Collected data
----

Background: an optimization exercise with open tools, aiming at small area, a short achievable clock period and few clock cycles per item. Do not read the settings as production practice. At most, simulation tests tie the RTL to the original design; equivalence was not proved.

// cz_quant
module cz_quant (
    input             clk,
    input             rst,           
    input             in_valid,
    output            in_ready,
    input      [31:0] in_d,          
    input             in_ident,      
    input       [2:0] in_table,      
    input       [4:0] in_width,      
    input       [2:0] in_dither,     
    input      [15:0] in_fn,         
    input       [2:0] in_word,       
    input      [19:0] in_entry,      
    input             in_zero,       
    output     [14:0] tbl_addr,      
    input      [15:0] tbl_data0,     
    input      [15:0] tbl_data1,     
    output reg        out_valid,
    input             out_ready,
    output reg [15:0] out_word,
    output reg [31:0] out_y          
);
    reg  sk_valid;
    reg  adv;            
    reg  rdy;            
    assign in_ready = rdy;
    localparam IW = 54;
    wire [IW-1:0] in_item = {in_d[30:0], in_ident, in_table, in_width[4], in_width[2:0],
                             in_dither, in_fn[3:0], in_word, in_entry[3:0], in_zero};
    reg           s1_valid;
    reg  [IW-1:0] s1_item;
    always @(posedge clk) begin
        if (rst)
            s1_valid <= 1'b0;
        else if (adv)
            s1_valid <= in_valid && rdy;
  ...
Size in the first run: about 5500 cells after synthesis, about 350 flip-flops.
clock: 140.0 ns
lec_check: 0
abc_area: 1
cap_margin: 20
core_margin: 2
core_utilization: 60
cts_buf_list: sky130_fd_sc_hd__clkbuf_8
slew_margin: 20
standard.sh (not shown) runs the stock make flow with config.mk's settings and CLKGATE_MAP_FILE= SYNTH_SCRIPT=/design/flow/synth_recipe.tcl, a recipe that flattens the netlist after the stock synthesis.
==> flow/flow/run.sh <==
#!/bin/bash
# The standard layout (standard.sh), with one change: ABC maps the
# synthesised logic with area-oriented mapping (map -a, flow/abc_area.script)
# instead of ORFS's default abc_area.script. Registers, their names and cell
# types are the standard synthesis's, since ABC sees only combinational logic.
set -euo pipefail
rm -rf scripts_area
cp -r "$FLOW_HOME/scripts" scripts_area
cp flow/abc_area.script scripts_area/abc_area.script
bash standard.sh finish SCRIPTS_DIR="$PWD/scripts_area" > layout.log 2>&1
==> flow/flow/abc_area.script <==
strash
dch
map -a
topo
stime -c
buffer -c
upsize -c
dnsize -c
Testbench counts at the start, summed over its fixed seeds: cycles 16,040, items 16,000.
Edit:
CAP_MARGIN = 0   (was 20)
CTS_BUF_LIST = default   (was sky130_fd_sc_hd__clkbuf_8)
SLEW_MARGIN = 0   (was 20)
Effect: Worst setup slack improves by 0.11 ns. Utilization is about the same. Via count is about the same. Routed wire length is about the same. Global-route usage barely changes. Count of clock-buffer cells in the layout went down by 17. Fmax went up by 0.36%.

---

Setup of run a:
cz_quant, a different RTL version from the one above (not shown whole).
Size: about 6700 cells after synthesis, about 190 I/O pins, ~47000 um^2 of cells after synthesis.
clock: 140.0 ns
lec_check: 0
abc_area: 1
cap_margin: 20
core_margin: 2
core_utilization: 60
slew_margin: 20
run.sh (not shown) runs the stock make flow with config.mk's settings and CLKGATE_MAP_FILE= SYNTH_SCRIPT=/design/flow/synth_recipe.tcl, a recipe that flattens the netlist after the stock synthesis.
Stock flow here: none of the scripts above is used.
The inputs of run b differ from those of run a as listed below.
Settings: a change of CORE_UTILIZATION from 60 to 40.
==> comparison <==
Run b completed every stage of the flow, and the final layout passed the timing, DRC and antenna checks. The flow did not stop early for run a: all stages ran, and the layout cleared the timing, DRC and antenna checks. The run showing the smaller antenna cell count is run a. Routed via count divided by cell count (run b / run a): 0.926. The run showing the smaller length in cells of the worst reg-to-reg path is run b. The lower height of the chip came out of run a. The share of the clock period used by the worst path was comparable across run b and run a. Per the comparison of run b with run a, cell area after placement rose by 640 um^2; total wire length rose 5.8%; global-route usage fell 10 points; final cell area excluding filler cells picked up an extra 1.8%.
No functional check of the RTL was part of any run of this note.

---

job 2093:
cz_quant, a different RTL version from the one above (not shown whole).
For scale: roughly 4800 cells after synthesis, ~350 flip-flops, ~190 I/O pins, ~39000 sq um of cells after synthesis.
==> flow/config.mk <==
export PLATFORM = sky130hd
export DESIGN_NAME = cz_quant
export DESIGN_NICKNAME = cz_quant
export VERILOG_FILES = /design/flow/design.v
export SDC_FILE = /design/flow/constraint.sdc
export NUM_CORES = 4
export LEC_CHECK = 0
export ABC_AREA = 1
export CAP_MARGIN = 20
export CORE_MARGIN = 2
export CORE_UTILIZATION = 60
export SLEW_MARGIN = 20
==> flow/constraint.sdc <==
create_clock -name core_clock -period 140.0 [get_ports {clk}]
set_input_delay 28.0000 -clock core_clock [delete_from_list [all_inputs] [get_ports {clk}]]
set_output_delay 28.0000 -clock core_clock [all_outputs]
set_load 0.01 [all_outputs]
standard.sh (not shown) runs the stock make flow with config.mk's settings and CLKGATE_MAP_FILE= SYNTH_SCRIPT=/design/flow/synth_recipe.tcl, a recipe that flattens the netlist after the stock synthesis.
==> flow/flow/run.sh <==
#!/bin/bash
# The standard layout (standard.sh), with one change: ABC maps the
# synthesised logic with area-oriented mapping (amap, then buffering and gate sizing;
# flow/abc_area.script)
# instead of ORFS's default abc_area.script. Registers, their names and cell
# types are the standard synthesis's, since ABC sees only combinational logic.
set -euo pipefail
rm -rf scripts_area
cp -r "$FLOW_HOME/scripts" scripts_area
cp flow/abc_area.script scripts_area/abc_area.script
bash standard.sh finish SCRIPTS_DIR="$PWD/scripts_area" > layout.log 2>&1
==> flow/flow/abc_area.script <==
strash
dch
amap
topo
stime -c
buffer -c
upsize -c
dnsize -c
Testbench counts of job 2093, summed over its fixed seeds: cycles 16,040, items 16,000.
What job 1504 does differently from job 2093 at the input level:
Settings: CTS_CLUSTER_DIAMETER newly set to 50.
==> flow/flow/run.sh <==
#!/bin/bash
# The standard layout (standard.sh), with two changes:
# - ABC maps the synthesised logic with area-oriented mapping (amap, then
#   buffering and gate sizing; flow/abc_area.script) instead of ORFS's default
#   abc_area.script. Registers, their names and cell types are the standard
#   synthesis's, since ABC sees only combinational logic.
# - every input and output port still gets its own buffer, but a plain
#   sky130_fd_sc_hd__buf_1 instead of the delay cell buffer_ports picks.
set -euo pipefail
rm -rf scripts_area
cp -r "$FLOW_HOME/scripts" scripts_area
cp flow/abc_area.script scripts_area/abc_area.script
bash standard.sh finish SCRIPTS_DIR="$PWD/scripts_area" \
  BUFFER_PORTS_ARGS="-buffer_cell sky130_fd_sc_hd__buf_1" > layout.log 2>&1
### Flow results
- Diff job 2093..job 1504 | routing usage on met2 | negligible
- In job 1504, the non-clock buffer share of cell area came out 2.1 points below the value in job 2093.
- Going from job 2093 to job 1504, fraction of standard cell area that is sequential higher, setup slack higher.
- Going from job 2093 to job 1504, post-detailed-routing wire length shrinks by about 0.37%.
Relative to job 1504, the following input files were edited for job 2587:
Settings: clearing CTS_CLUSTER_DIAMETER, which used to be 50.
--- outcome ---
- Reported for job 2587 and job 1504, number of logic stages on the critical path including buffering turned out identical to the last digit.
- Job 2587 and job 1504 ended up with roughly the same synthesized area divided by synthesized cell count.
- Job 1504 → job 2587: count of clock-buffer cells in the layout fell by 10; via count of the routed design rose by 251; utilization fell by 0.24 points; cell area fell by 150 sq um.
Here is what was changed in the inputs of job 1661 compared with job 2587.
--- a/flow/flow/run.sh
+++ b/flow/flow/run.sh
@@ -6,5 +6,5 @@
 #   synthesis's, since ABC sees only combinational logic.
 # - every input and output port still gets its own buffer, but a plain
-#   sky130_fd_sc_hd__buf_1 instead of the delay cell buffer_ports picks.
+#   sky130_fd_sc_hd__buf_2 instead of the delay cell buffer_ports picks.
 set -euo pipefail
 rm -rf scripts_area
@@ -12,3 +12,3 @@
 cp flow/abc_area.script scripts_area/abc_area.script
 bash standard.sh finish SCRIPTS_DIR="$PWD/scripts_area" \
-  BUFFER_PORTS_ARGS="-buffer_cell sky130_fd_sc_hd__buf_1" > layout.log 2>&1
+  BUFFER_PORTS_ARGS="-buffer_cell sky130_fd_sc_hd__buf_2" > layout.log 2>&1
Results
- Between job 1661 and job 2587, it is job 1661 whose global placement routability congestion is higher, by 0.015.
- For maximum clock rate, job 2587 and job 1661 come out practically identical.
- Of job 1661 and job 2587, the run reporting the lower routed wire length was job 2587.
- Comparing job 1661 against job 2587, there is no change at all in number of gates resized after cts.
- Compared with job 2587, job 1661 shows maximum cell stage delay along the critical path higher by 0.06 ns.
- [compare] base=job 2587 new=job 1661: pre-CTS setup slack went down; wire length on met3 increased by about 1.5% relative to the old numbers; met3 track utilization from global routing was more or less identical; cell area after layout now sits higher.
- Job 1661 ended up with s2_idx[0] as its source of the critical timing path; job 2587 ended up with out_y[27].

-- static timing again, ports no longer ideal --
No port has a modelled driver above. Below, the same layouts with a new extraction and two added sets of constraints. Step 1, drivers: a clkbuf_16 drives clk and a buf_2 each remaining input, both assumed. Step 2 moves the port delays by t, midway between the first and last clock arrival at a register: inputs arrive t later, outputs are due t later. That takes back most of the time a late clock gives input paths. a / b / c = no drivers / after step 1 / after step 2; a / b = the first two.
run	t, ns	slack for setup (ns)	worst setup path at the end
the first run of note 1	0.721	110.384 / 110.320 / 110.555	input to register
the second run of note 1	0.636	110.489 / 110.419 / 110.187	input to register
run a	0.651	110.499 / 110.430 / 110.372	input to register
run b	0.692	110.462 / 110.391 / 110.498	input to register
job 2093	0.589	110.491 / 110.433 / 110.410	input to register
job 1504	0.598	110.889 / 110.829 / 110.784	input to register
job 2587	0.588	110.894 / 110.837 / 110.769	input to register
job 1661	0.591	110.926 / 110.866 / 110.832	input to register
After both steps setup and hold are still met in every run listed. The setup slack of the second run of note 1, which loses most, moves by -0.070 ns with the drivers and by -0.302 ns with both steps.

----

TASK PROMPT
Report every line in the data above in which the word "default" appears.

RESULT
# instead of ORFS's default abc_area.script. Registers, their names and cell
CTS_BUF_LIST = default   (was sky130_fd_sc_hd__clkbuf_8)
# instead of ORFS's default abc_area.script. Registers, their names and cell
#   buffering and gate sizing; flow/abc_area.script) instead of ORFS's default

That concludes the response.